Cisplatin-Induced Formation of Biocompatible and Biodegradable Polypeptide-Based Vesicles for Targeted Anticancer Drug Delivery

Novel cisplatin (CDDP)-loaded, polypeptide-based vesicles for the targeted delivery of cisplatin to cancer cells have been prepared. These vesicles were formed from biocompatible and biodegradable maleimide-poly(ethylene oxide)(114)-b-poly((L)-glutamic acid)(12) (Mal-PEG(114)-b-PLG(12)) block copolymers upon conjugation with the drug itself. CDDP conjugation forms a short, rigid, crosslinked, drug-loaded, hydrophobic block in the copolymer, and subsequently induces self-assembly into hollow vesicle structures with average hydrodynamic diameters (D-h) of similar to 270 nm.

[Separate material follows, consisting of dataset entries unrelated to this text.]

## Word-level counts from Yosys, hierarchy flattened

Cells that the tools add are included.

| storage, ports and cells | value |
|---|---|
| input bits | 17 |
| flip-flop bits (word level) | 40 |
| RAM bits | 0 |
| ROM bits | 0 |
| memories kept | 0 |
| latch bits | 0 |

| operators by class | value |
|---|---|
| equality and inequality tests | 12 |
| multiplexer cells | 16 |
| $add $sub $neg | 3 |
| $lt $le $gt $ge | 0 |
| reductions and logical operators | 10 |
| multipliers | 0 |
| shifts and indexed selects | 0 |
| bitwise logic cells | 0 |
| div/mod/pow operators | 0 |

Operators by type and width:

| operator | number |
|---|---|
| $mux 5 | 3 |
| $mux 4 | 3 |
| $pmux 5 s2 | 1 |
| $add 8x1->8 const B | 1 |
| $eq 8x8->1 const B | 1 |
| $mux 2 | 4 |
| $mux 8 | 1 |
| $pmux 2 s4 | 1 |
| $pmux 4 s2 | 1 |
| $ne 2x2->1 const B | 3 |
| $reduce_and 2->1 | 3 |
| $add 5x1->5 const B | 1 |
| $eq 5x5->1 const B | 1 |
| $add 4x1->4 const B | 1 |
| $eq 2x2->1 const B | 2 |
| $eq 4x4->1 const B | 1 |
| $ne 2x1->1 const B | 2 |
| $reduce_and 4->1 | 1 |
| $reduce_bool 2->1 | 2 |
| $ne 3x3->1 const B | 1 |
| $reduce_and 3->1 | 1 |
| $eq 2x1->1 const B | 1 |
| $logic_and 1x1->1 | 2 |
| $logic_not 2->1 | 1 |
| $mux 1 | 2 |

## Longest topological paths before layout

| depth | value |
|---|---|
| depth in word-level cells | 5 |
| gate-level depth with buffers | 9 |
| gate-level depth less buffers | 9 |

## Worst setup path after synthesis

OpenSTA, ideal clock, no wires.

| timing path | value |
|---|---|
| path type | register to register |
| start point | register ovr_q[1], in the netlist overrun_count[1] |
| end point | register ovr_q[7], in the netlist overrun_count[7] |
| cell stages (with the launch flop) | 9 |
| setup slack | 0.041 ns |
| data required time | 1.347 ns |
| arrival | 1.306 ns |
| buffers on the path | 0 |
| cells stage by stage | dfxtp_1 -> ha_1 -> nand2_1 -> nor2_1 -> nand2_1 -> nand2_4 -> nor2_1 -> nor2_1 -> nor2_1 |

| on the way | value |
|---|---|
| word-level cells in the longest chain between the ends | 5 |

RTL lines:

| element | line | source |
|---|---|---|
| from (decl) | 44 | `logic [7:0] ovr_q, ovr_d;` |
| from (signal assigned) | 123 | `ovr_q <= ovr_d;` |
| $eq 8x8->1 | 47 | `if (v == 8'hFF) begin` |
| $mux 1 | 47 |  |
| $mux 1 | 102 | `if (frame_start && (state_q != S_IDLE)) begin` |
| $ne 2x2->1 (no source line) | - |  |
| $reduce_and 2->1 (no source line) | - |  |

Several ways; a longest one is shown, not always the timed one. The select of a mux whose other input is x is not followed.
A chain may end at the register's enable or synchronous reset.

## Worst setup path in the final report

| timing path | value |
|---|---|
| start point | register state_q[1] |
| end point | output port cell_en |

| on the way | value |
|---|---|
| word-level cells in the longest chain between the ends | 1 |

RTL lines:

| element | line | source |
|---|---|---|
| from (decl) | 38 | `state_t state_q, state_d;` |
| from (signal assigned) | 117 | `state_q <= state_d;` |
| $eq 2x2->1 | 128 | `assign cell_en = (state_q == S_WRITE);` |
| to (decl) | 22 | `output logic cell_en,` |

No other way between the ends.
<file path="config.mk">
export PLATFORM = sky130hd
export DESIGN_NAME = iq_symbol_demod_flat
export DESIGN_NICKNAME = d
export VERILOG_FILES = /design/src/rtl/iq_symbol_demod_if.sv /design/src/rtl/iq_symbol_demod.sv /design/src/flat_wrapper.sv
export SDC_FILE = /design/constraint.sdc
export NUM_CORES = 1
export LEC_CHECK = 0
export BUFFER_PORTS_ARGS = -buffer_cell sky130_fd_sc_hd__buf_2
export CELL_PAD_IN_SITES_DETAIL_PLACEMENT = 0
export CELL_PAD_IN_SITES_GLOBAL_PLACEMENT = 1
export CORE_MARGIN = 5
export CORE_UTILIZATION = 36
export DETAILED_ROUTE_END_ITERATION = 6
export HOLD_SLACK_MARGIN = 0.06
export PLACE_DENSITY_LB_ADDON = 0.1
export SETUP_SLACK_MARGIN = 0.5
export SYNTH_ARGS = -nofsm -noshare
export SYNTH_HDL_FRONTEND = slang
export SYNTH_SLANG_ARGS = --single-unit
</file>
<file path="constraint.sdc">
create_clock -name clk -period 4.1 [get_ports clk]
set_input_delay 0.82 -clock clk [delete_from_list [all_inputs] [get_ports clk]]
set_output_delay 0.82 -clock clk [all_outputs]
set_load 0.03 [all_outputs]
</file>
<file path="src/rtl/iq_symbol_demod_if.sv">
// Sample/LO stream into the I/Q symbol demodulator and the recovered symbol
// stream out of it. The master drives samples; the slave is the demodulator.
interface iq_symbol_demod_if;
    logic [15:0] rx_in;
    logic        rx_valid;
    logic [7:0]  lo_i;
    logic [7:0]  lo_q;
    logic        sym_start;
    logic [1:0]  i_sym;
    logic [1:0]  q_sym;
    logic        sym_valid;

    modport master (
        output rx_in, rx_valid, lo_i, lo_q, sym_start,
        input  i_sym, q_sym, sym_valid
    );

    modport slave (
        input  rx_in, rx_valid, lo_i, lo_q, sym_start,
        output i_sym, q_sym, sym_valid
    );
endinterface

</file>
<file path="src/rtl/iq_symbol_demod.sv">
// Coherent I/Q integrate-and-dump demodulator: mix each sample with the LO,
// integrate over SPS accepted samples and slice each integral to +1/-1/erasure.
module iq_symbol_demod #(
    parameter int SPS    = 16,
    parameter int THRESH = 0
) (
    input  logic              clk,
    input  logic              rst_n,
    iq_symbol_demod_if.slave  bus
);
    localparam int CNT_W = $clog2(SPS);
    localparam int ACC_W = 24 + CNT_W;
    localparam logic signed [ACC_W:0] THR = (ACC_W+1)'(THRESH);

    logic [CNT_W-1:0]         cnt;
    logic [CNT_W-1:0]         idx;
    logic                     idx_first;
    logic                     idx_last;

    logic signed [23:0]       rx_ext;
    logic signed [23:0]       lo_i_ext;
    logic signed [23:0]       lo_q_ext;

    logic signed [23:0]       p_i;
    logic signed [23:0]       p_q;
    logic                     pv;
    logic                     first_r;
    logic                     last_r;

    logic signed [ACC_W-1:0]  acc_i;
    logic signed [ACC_W-1:0]  acc_q;
    logic signed [ACC_W-1:0]  sum_i;
    logic signed [ACC_W-1:0]  sum_q;

    logic [1:0]               i_sym;
    logic [1:0]               q_sym;
    logic                     sym_valid;

    // sym_start re-anchors the current sample as index 0 of a fresh symbol.
    assign idx       = bus.sym_start ? '0 : cnt;
    assign idx_first = (idx == '0);
    assign idx_last  = (idx == CNT_W'(SPS - 1));

    assign rx_ext   = 24'($signed(bus.rx_in));
    assign lo_i_ext = 24'($signed(bus.lo_i));
    assign lo_q_ext = 24'($signed(bus.lo_q));

    always_ff @(posedge clk or negedge rst_n) begin
        if (!rst_n) begin
            cnt     <= '0;
            p_i     <= '0;
            p_q     <= '0;
            pv      <= 1'b0;
            first_r <= 1'b0;
            last_r  <= 1'b0;
        end else begin
            pv <= bus.rx_valid;
            if (bus.rx_valid) begin
                p_i     <= rx_ext * lo_i_ext;
                p_q     <= rx_ext * lo_q_ext;
                first_r <= idx_first;
                last_r  <= idx_last;
                cnt     <= idx_last ? '0 : idx + 1'b1;
            end
        end
    end

    // A first sample restarts the sum, dropping any partial symbol left behind by a resync.
    assign sum_i = first_r ? ACC_W'(p_i) : acc_i + ACC_W'(p_i);
    assign sum_q = first_r ? ACC_W'(p_q) : acc_q + ACC_W'(p_q);

    function automatic logic [1:0] slice(input logic signed [ACC_W-1:0] s);
        logic signed [ACC_W:0] se;
        logic [1:0]            code;
        se = (ACC_W+1)'(s);
        if (se > THR)
            code = 2'b01;
        else if (se < -THR)
            code = 2'b11;
        else
            code = 2'b00;
        return code;
    endfunction

    always_ff @(posedge clk or negedge rst_n) begin
        if (!rst_n) begin
            acc_i     <= '0;
            acc_q     <= '0;
            i_sym     <= 2'b00;
            q_sym     <= 2'b00;
            sym_valid <= 1'b0;
        end else begin
            sym_valid <= 1'b0;
            if (pv) begin
                acc_i <= last_r ? '0 : sum_i;
                acc_q <= last_r ? '0 : sum_q;
                if (last_r) begin
                    i_sym     <= slice(sum_i);
                    q_sym     <= slice(sum_q);
                    sym_valid <= 1'b1;
                end
            end
        end
    end

    assign bus.i_sym     = i_sym;
    assign bus.q_sym     = q_sym;
    assign bus.sym_valid = sym_valid;
endmodule
</file>
<file path="src/flat_wrapper.sv">
// flat-port wrapper written by rule: the top's interface ports become plain ports
module iq_symbol_demod_flat 
#(
    parameter int SPS    = 16,
    parameter int THRESH = 0
)
  (clk, rst_n, bus_rx_in, bus_rx_valid, bus_lo_i, bus_lo_q, bus_sym_start, bus_i_sym, bus_q_sym, bus_sym_valid);
  iq_symbol_demod_if bus_i ();
  input  logic clk;
  input  logic rst_n;
  input wire logic [$bits(bus_i.rx_in)-1:0] bus_rx_in;
  input wire logic [$bits(bus_i.rx_valid)-1:0] bus_rx_valid;
  input wire logic [$bits(bus_i.lo_i)-1:0] bus_lo_i;
  input wire logic [$bits(bus_i.lo_q)-1:0] bus_lo_q;
  input wire logic [$bits(bus_i.sym_start)-1:0] bus_sym_start;
  output wire logic [$bits(bus_i.i_sym)-1:0] bus_i_sym;
  output wire logic [$bits(bus_i.q_sym)-1:0] bus_q_sym;
  output wire logic [$bits(bus_i.sym_valid)-1:0] bus_sym_valid;
  assign bus_i.rx_in = bus_rx_in;
  assign bus_i.rx_valid = bus_rx_valid;
  assign bus_i.lo_i = bus_lo_i;
  assign bus_i.lo_q = bus_lo_q;
  assign bus_i.sym_start = bus_sym_start;
  assign bus_i_sym = bus_i.i_sym;
  assign bus_q_sym = bus_i.q_sym;
  assign bus_sym_valid = bus_i.sym_valid;
  iq_symbol_demod #(.SPS(SPS), .THRESH(THRESH)) u_core (.clk(clk), .rst_n(rst_n), .bus(bus_i));
endmodule
</file>
## config.mk

```make
export PLATFORM = sky130hd
export DESIGN_NAME = md_unit_iter_flat
export DESIGN_NICKNAME = d
export VERILOG_FILES = /design/src/rtl/md_pkg.sv /design/src/rtl/md_unit_iter_if.sv /design/src/rtl/md_div_step.sv /design/src/rtl/md_unit_iter.sv /design/src/flat_wrapper.sv
export SDC_FILE = /design/constraint.sdc
export NUM_CORES = 2
export LEC_CHECK = 0
export ABC_AREA = 1
export BUFFER_PORTS_ARGS = -buffer_cell sky130_fd_sc_hd__buf_4
export CAP_MARGIN = 40
export CORE_UTILIZATION = 55
export DETAILED_ROUTE_END_ITERATION = 16
export PLACE_DENSITY = 0.71
export SLEW_MARGIN = 20
export SYNTH_ARGS = -nofsm -noshare
export SYNTH_HDL_FRONTEND = slang
export SYNTH_HIERARCHICAL = 1
export SYNTH_SLANG_ARGS = --single-unit
```

## constraint.sdc

```tcl
create_clock -name clk -period 11.1 [get_ports clk]
set_input_delay 1.11 -clock clk [delete_from_list [all_inputs] [get_ports clk]]
set_output_delay 1.11 -clock clk [all_outputs]
set_load 0.01 [all_outputs]
```
### src/rtl/fsk_bit_sequencer.sv
// fsk_bit_sequencer
// Sequences one frame out of an external parallel-load, left-shifting
// register and turns each bit into a binary-FSK square wave.
//
// A frame is accepted through a valid/ready handshake. In the accept cycle
// ld_en_o is pulsed, so the register loads on the same edge. The block then
// spends BIT_CYCLES clocks on each bit, MSB first. While a bit is sent,
// mod_out_o toggles every HALF1 clocks if the bit is 1, or every HALF0 clocks
// if it is 0. Every bit starts with mod_out_o high. At the end of bits
// 0..WIDTH-2, sh_en_o advances the register to the next bit.
//
// Ports
//   clk           clock, rising edge
//   rst           asynchronous reset, active high
//   in_valid_i    source presents a frame on the register's parallel input
//   in_ready_o    block is idle and can accept a frame
//   ser_bit_i     shift-register MSB, the bit currently being sent
//   ld_en_o       load enable to the shift register (accept cycle only)
//   sh_en_o       shift enable to the shift register (last cycle of a bit)
//   mod_out_o     registered FSK output
//   busy_o        high while a frame is being sent
//   frame_done_o  one-cycle pulse in the last cycle of a frame
module fsk_bit_sequencer #(
  parameter int WIDTH      = 9,
  parameter int BIT_CYCLES = 64,
  parameter int HALF0      = 8,
  parameter int HALF1      = 4
) (
  input  logic clk,
  input  logic rst,
  input  logic in_valid_i,
  output logic in_ready_o,
  input  logic ser_bit_i,
  output logic ld_en_o,
  output logic sh_en_o,
  output logic mod_out_o,
  output logic busy_o,
  output logic frame_done_o
);

  localparam int HMAX = (HALF0 > HALF1) ? HALF0 : HALF1;
  localparam int CW   = $clog2(BIT_CYCLES);
  localparam int BW   = (WIDTH > 1) ? $clog2(WIDTH) : 1;
  localparam int HW   = (HMAX > 1) ? $clog2(HMAX) : 1;

  localparam logic [CW-1:0] CYC_LAST = CW'(BIT_CYCLES - 1);
  localparam logic [BW-1:0] BIT_LAST = BW'(WIDTH - 1);
  localparam logic [HW-1:0] H0_LAST  = HW'(HALF0 - 1);
  localparam logic [HW-1:0] H1_LAST  = HW'(HALF1 - 1);
  localparam logic [CW-1:0] CYC_ONE  = CW'(1);
  localparam logic [BW-1:0] BIT_ONE  = BW'(1);
  localparam logic [HW-1:0] HALF_ONE = HW'(1);

  typedef enum logic {
    IDLE = 1'b0,
    SEND = 1'b1
  } state_t;

  state_t        state_q, state_d;
  logic [CW-1:0] cyc_q, cyc_d;
  logic [BW-1:0] bit_q, bit_d;
  logic [HW-1:0] half_q, half_d;
  logic          mod_q, mod_d;

  logic cyc_last;
  logic bit_last;
  logic half_last;

  assign cyc_last  = (cyc_q == CYC_LAST);
  assign bit_last  = (bit_q == BIT_LAST);
  // The half period follows the bit currently on the register output.
  // That output is stable for a whole bit, so the compare target never
  // changes under a running half_q.
  assign half_last = (half_q == (ser_bit_i ? H1_LAST : H0_LAST));

  always_ff @(posedge clk or posedge rst) begin
    if (rst) begin
      state_q <= IDLE;
      cyc_q   <= '0;
      bit_q   <= '0;
      half_q  <= '0;
      mod_q   <= 1'b0;
    end else begin
      state_q <= state_d;
      cyc_q   <= cyc_d;
      bit_q   <= bit_d;
      half_q  <= half_d;
      mod_q   <= mod_d;
    end
  end

  // Outputs are gated with rst so that they read low for the whole time
  // reset is held, not only after the state register has cleared.
  always_comb begin
    state_d      = state_q;
    cyc_d        = cyc_q;
    bit_d        = bit_q;
    half_d       = half_q;
    mod_d        = mod_q;
    in_ready_o   = 1'b0;
    ld_en_o      = 1'b0;
    sh_en_o      = 1'b0;
    busy_o       = 1'b0;
    frame_done_o = 1'b0;

    unique case (state_q)
      IDLE: begin
        in_ready_o = ~rst;
        mod_d      = 1'b0;
        if (in_valid_i && !rst) begin
          ld_en_o = 1'b1;
          state_d = SEND;
          cyc_d   = '0;
          bit_d   = '0;
          half_d  = '0;
          mod_d   = 1'b1;
        end
      end

      SEND: begin
        busy_o = ~rst;
        if (cyc_last) begin
          cyc_d  = '0;
          half_d = '0;
          if (bit_last) begin
            frame_done_o = ~rst;
            state_d      = IDLE;
            bit_d        = '0;
            mod_d        = 1'b0;
          end else begin
            // Phase reset: every bit starts on a high level.
            sh_en_o = ~rst;
            bit_d   = bit_q + BIT_ONE;
            mod_d   = 1'b1;
          end
        end else begin
          cyc_d = cyc_q + CYC_ONE;
          if (half_last) begin
            mod_d  = ~mod_q;
            half_d = '0;
          end else begin
            half_d = half_q + HALF_ONE;
          end
        end
      end

      default: state_d = IDLE;
    endcase
  end

  assign mod_out_o = mod_q;

endmodule

### config.mk
export PLATFORM = sky130hd
export DESIGN_NAME = fsk_bit_sequencer
export DESIGN_NICKNAME = d
export VERILOG_FILES = /design/src/rtl/fsk_bit_sequencer.sv
export SDC_FILE = /design/constraint.sdc
export NUM_CORES = 1
export LEC_CHECK = 0
export ABC_AREA = 1
export ABC_CLOCK_PERIOD_IN_PS = 1700
export CORE_ASPECT_RATIO = 1.1
export CORE_UTILIZATION = 53
export CTS_CLUSTER_DIAMETER = 100
export CTS_CLUSTER_SIZE = 40
export DETAILED_ROUTE_END_ITERATION = 8
export PLACE_DENSITY = 0.76
export SLEW_MARGIN = 20
export SYNTH_ARGS = -nofsm -noshare
export SYNTH_HDL_FRONTEND = slang
export SYNTH_SLANG_ARGS = --single-unit
### constraint.sdc
create_clock -name clk -period 1.7 [get_ports clk]
set_clock_uncertainty 0.2 [all_clocks]
set_input_delay 0.34 -clock clk [delete_from_list [all_inputs] [get_ports clk]]
set_output_delay 0.34 -clock clk [all_outputs]
set_load 0.01 [all_outputs]
# Word level (Yosys, flattened, before mapping)
# Index checks and enable logic that the tools add are counted.
dict set report totals {
  ff_bits 15
  latch_bits 0
  ram_bits 0
  mem_bits_ro 0
  output_inout_bits 6
  wordCells 48
  n_memories 0
}
dict set report op_classes {
  add_sub_neg 3
  multipliers 0
  n_div 0
  magnitude_cmp 0
  eq_ne 6
  n_shift 0
  mux 28
  bitwise_logic 3
  reduce_logical 3
}
# op count
set op_table {}
lappend op_table {{2-to-1 mux 1 bit} 14}
lappend op_table {{2-to-1 mux 3 bit} 4}
lappend op_table {{2-to-1 mux 4 bit} 3}
lappend op_table {{2-to-1 mux 6 bit} 2}
lappend op_table {{one-hot mux 6 bit (2 select lines)} 1}
lappend op_table {{one-hot mux 4 bit (2 select lines)} 1}
lappend op_table {{adder 6 x 1 -> 6 bit, second input constant} 1}
lappend op_table {{equality test 6 bit, second input constant} 1}
lappend op_table {{one-hot mux 3 bit (2 select lines)} 1}
lappend op_table {{adder 4 x 1 -> 4 bit, second input constant} 1}
lappend op_table {{equality test 4 bit, second input constant} 1}
lappend op_table {{one-hot mux 1 bit (2 select lines)} 2}
lappend op_table {{adder 3 x 1 -> 3 bit, second input constant} 1}
lappend op_table {{equality test 3 bit} 1}
lappend op_table {{!= test 3 x 1 -> 1 bit, second input constant} 1}
lappend op_table {{inverter 1 bit} 3}
lappend op_table {{!= test 2 x 1 -> 1 bit, second input constant} 1}
lappend op_table {{!= test 2 bit, second input constant} 1}
lappend op_table {{AND reduction 2 bit} 1}
lappend op_table {{logical AND 1 bit} 1}
lappend op_table {{zero test 1 bit} 1}

# Logic depth before layout (Yosys ltp)
dict set report logic_depth {
  ltp_word 5
  depth_mapped 9
}

# Least setup slack after synthesis
# OpenSTA, ideal clock, no wires.
dict set report synth_path {
  kind {reg-to-output}
  startpoint {reg bit_q[0]}
  endpoint {out frame_done_o}
  arrival_ns 1.204
  setup_slack_ns -0.044
  stages_incl_launch_ff 5
  path_cell_list {dfrtp_1 > inv_1 > ha_1 > nand3_1 > nor4_1}
}
dict set report synth_via {
  elab_chain_cells 4
}
# item line
set synth_rtl {}
lappend synth_rtl {{start: declaration} 61} ;# logic [BW-1:0] bit_q, bit_d;
lappend synth_rtl {{start signal: assignment} 86} ;# bit_q <= bit_d;
lappend synth_rtl {{equality test 4 bit} 70} ;# assign bit_last = (bit_q == BIT_LAST);
lappend synth_rtl {{2-to-1 mux 1 bit} 125} ;# if (bit_last) begin
lappend synth_rtl {{2-to-1 mux 1 bit} 122} ;# if (cyc_last) begin
lappend synth_rtl {{2-to-1 mux 1 bit} 106} ;# unique case (state_q)
lappend synth_rtl {{end: declaration} 38} ;# output logic frame_done_o
# No other way between the ends.

# Worst setup path after layout
dict set report layout_path {
  startpoint {reg cyc_q[1]}
  endpoint {out frame_done_o}
}
dict set report layout_via {
  elab_chain_cells 3
}
# item line
set layout_rtl {}
lappend layout_rtl {{start: declaration} 60} ;# logic [CW-1:0] cyc_q, cyc_d;
lappend layout_rtl {{start signal: assignment} 85} ;# cyc_q <= cyc_d;
lappend layout_rtl {{equality test 6 bit} 69} ;# assign cyc_last = (cyc_q == CYC_LAST);
lappend layout_rtl {{2-to-1 mux 1 bit} 122}
lappend layout_rtl {{2-to-1 mux 1 bit} 106}
# No other way between the ends.

==> flow_metrics.env <==
export IMPL_yosysTopAreaCellShare_pct=44.6
export IMPL_total_leakage_power_uw=0.000674
export IMPL_groute_usage_overall_pct=27.9
export IMPL_crit_buf_inv=2
export IMPL_path_depth=6
export IMPL_vias=864
export IMPL_period_needed_ns=1.91
export IMPL_status="finished, violations left"
export IMPL_fin_util_pct=90.9
export IMPL_grt_pass1_vias=827
export IMPL_syn_nets=111
export IMPL_cts_sinks=15
export IMPL_r2r_cells=9
export IMPL_reg2reg_to="mod_out_o"
export IMPL_layout_area_overhead_vs_synth_pct=53.4
export IMPL_cts_buffers=3
export IMPL_drv_slew=0
export IMPL_firstDrtPassIters=4
export IMPL_dp_final_hpwl_mm=1.48
export IMPL_path_delay_family="flip-flops"
export IMPL_ys_types=21
export IMPL_slowest_delay_ns=0.38
export IMPL_total_power_uw=628
export IMPL_grt_pass1_wl_mm=3.48
export IMPL_ys_seq_elements=15
export IMPL_cts_buffer_depth=2
export IMPL_fillers=61
export IMPL_dp_slack_ns=-0.551
export IMPL_timing_final_crit_share_pct=112
export IMPL_crit_path_cell_trace="ha_2 -> nand3_2 -> inv_2 -> nand2_4 -> nor4_2 -> buf_2"
export IMPL_finalWorstSetupSlack_ns=-0.208
export IMPL_drtIter0Drc=16
export IMPL_timing_rr_start="cyc_q[1]"
export IMPL_rows=14
export IMPL_max_freq_ghz=0.524
export IMPL_place_area_um2=1150
export IMPL_final_nets=160
export IMPL_wl_per_cell_um=13.3
export IMPL_die_x_um=40.0
export IMPL_crit_slowest_cell="dfrtp_1"
export IMPL_synthTopCellsByArea="dfrtp_1 (45%), nand2_1 (12%), ha_1 (6.0%), nand3_1 (5.4%), o21ai_1 (3.6%)"
export IMPL_chipHeight_um=43.8
export IMPL_hold_path_class="in2async"
export IMPL_synthCells=103
export IMPL_reg2reg_slack_ns=0
export IMPL_maxCapViolations=0
export IMPL_dieArea_um2=1750
export IMPL_gp_congestion=0.811
export IMPL_cts_tree="yes"
export IMPL_cts_max_level=1
export IMPL_grt_setup_unrepaired="true"
export IMPL_violations="negative setup slack"
export IMPL_grt_max_degree=16
export IMPL_synth_top_area_cell="dfrtp_1"
export IMPL_tightest_slew_ns=0.235
export IMPL_powerDensity_nw_per_um2=487
export IMPL_endpoint_kind="output pin"
export IMPL_yosysWarnings=0
export IMPL_required_ns=1.16
export IMPL_slew_headroom_pct=84.3
export IMPL_drc=0
export IMPL_cp_arrival_ns=1.37
export IMPL_drt_wl_total_mm=2.23
export IMPL_antennaDiodeCount=0
export IMPL_postSynthAreaPerCell_um2=8.16
export IMPL_boundaryPins=10
export IMPL_portBuffers=9
export IMPL_critPathMaxFanout=3
export IMPL_setup_viol=2
export IMPL_gr_total_overflow=0
export IMPL_start_util_pct=59.3
export IMPL_clock_latency_ns=0.28
export IMPL_drive_above_1_share_pct=45.0
export IMPL_ant_nets=0
export IMPL_antenna_found_initial=0
export IMPL_cts_root_buf="clkbuf_4"
export IMPL_worstSetupPathType="reg2out"
export IMPL_start_kind="flip-flop"
export IMPL_core_region_area_um2=1420
export IMPL_clk_pin_slew_ns=0.10
export IMPL_hold_violations=0
export IMPL_routed_via_density=5.17
export IMPL_ir_drop_mv=0.833
export IMPL_seq_area_frac_synth_pct=44.6
export IMPL_synth_area_um2=841
export IMPL_fin_area_um2=1290
export IMPL_fin_hold_ws_ns=0.133
-- routing by layer --
| metal | vias up | GRT usage (%) | part of all wire (%) |
|---|---|---|---|
| li1 | 433 | - | - |
| met4 | 0 | 5.52 | 1.4 |
| met2 | 25 | 45.8 | 49 |
| met3 | 4 | 2.56 | 3.6 |
| met5 | - | 0 | 0 |
| met1 | 402 | 39.3 | 46 |
-- report_power, final --
part | total, uW | internal [uW] | switching (uW)
Combinational | 52.7 | 25.0 | 27.7
Sequential | 371 | 364 | 6.53
Clock | 204 | 90.7 | 113
Total | 628 | 480 | 148
-- synth_stat cells --
master   instances
a21oi_4          1
inv_1            8
a21oi_1          1
or2_2            2
ha_1             4
buf_6            1
nor2_1           4
o21ai_1          6
nor4_1           1
nand2_2          4
nand3_2          1
xor2_1           1
nand2_1         27
nor2_2           3
inv_2            4
o22ai_1          1
xnor2_1          1
o21ai_0          5
nand4_1          4
nand3_1          9
dfrtp_1         15
-- tightest hold or removal path, stage by stage --
cell and delay [ns]:
dlygate4sd2_1 0.30, inv_2 0.11, buf_4 0.23
-- what timing repair did --
action,CTS,global route
setup buffers,6,4
hold buffers,0,0
endpoints found under the setup margin,6,9
endpoints found under the hold margin,0,0
pin swaps,6,5
resized for setup,28,10
-- per-stage QoR --
step | setup TNS (ns) | cells
after floorplan | 0 | 103
after global placement | -2.48 | 154
after detailed placement | -2.83 | 154
after CTS | -0.303 | 164
after global routing | -0.571 | 167
final | -0.356 | 167
-- cell usage in the layout, fill, tap and decap left out, types with 2 or more instances in the layout --
master	instances
or2_2	2
o21ai_0	5
nand3_1	8
nand2_4	2
nand2_1	26
nor2_4	2
clkbuf_4	3
dfrtp_1	15
nor2_2	4
dlygate4sd2_1	3
buf_2	4
ha_1	2
nand4_1	4
o21ai_1	6
nand2_2	2
buf_4	36
inv_1	6
inv_2	6
-- how the worst max path moves through the flow --
stage | from | to | slack [ns]
2_1_floorplan | bit_q[0] | frame_done_o | 0.05
3_3_place_gp | rst | sh_en_o | -0.53
3_5_place_dp | rst | sh_en_o | -0.55
4_1_cts | bit_q[1] | frame_done_o | -0.20
5_1_grt | cyc_q[1] | frame_done_o | -0.28
6_report | cyc_q[1] | frame_done_o | -0.21
-- flip-flops by register name (all words and copies together), names as in the netlist --
| name | flops |
|---|---|
| half_q | 3 |
| bit_q | 4 |
| mod_out_o | 1 |
| cyc_q | 6 |
| state_q | 1 |
-- final cells by class --
type	count	area, um2	share of cell area, %
inverters	12	45.0	3.49
repair buffers	45	337	26.1
well taps	16	20.0	1.55
clock buffers	4	26.3	2.04
multi-input cells	75	487	37.7
flip-flops and latches	15	375	29.1
-- kinds of logic (layout without fill, tap and decap cells) --
family                     Yosys count  after routing  synth area share [%]
adders and majority gates            4              4                  5.95
DFF                                 15             15                  44.6
buffers and inverters               13             61                  6.70
xor gates and xnor gates             2              2                  2.08
AOI/OAI and AO/OA                   14             14                  9.82
and+or+nand+nor                     55             55                  30.8
Note: power is estimated with default switching activity, not from simulation.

CDDP conjugation is critical to the formation of the vesicles. The reactive maleimide-PEG moieties that form the corona and inner layer of the vesicles were protected via formation of a reversible Diels-Alder (DA) adduct throughout the block copolymer synthesis so as to maintain their integrity. Drug release studies demonstrated a low and sustained drug release profile in systemic conditions (pH = 7.4, [Cl-] = 140 mM) with a higher "burst-like" release rate being observed under late endosomal/lysosomal conditions (pH = 5.2, [Cl-] = 35 mM). Further, the peripheral maleimide functionalities on the vesicle corona were conjugated to thiol-functionalized folic acid (FA) (via in situ reduction of a novel bis-FA disulfide, FA-SS-FA) to form an active targeting drug delivery system. These targeting vesicles exhibited significantly higher cellular binding/uptake into and dose-dependent cytotoxicity toward cancer cells (HeLa) compared to noncancerous cells (NIH-3T3), which show high and low folic acid receptor (FR) expression, respectively. This work thus demonstrates a novel approach to polypeptide-based vesicle assembly and a promising strategy for targeted, effective CDDP anticancer drug delivery.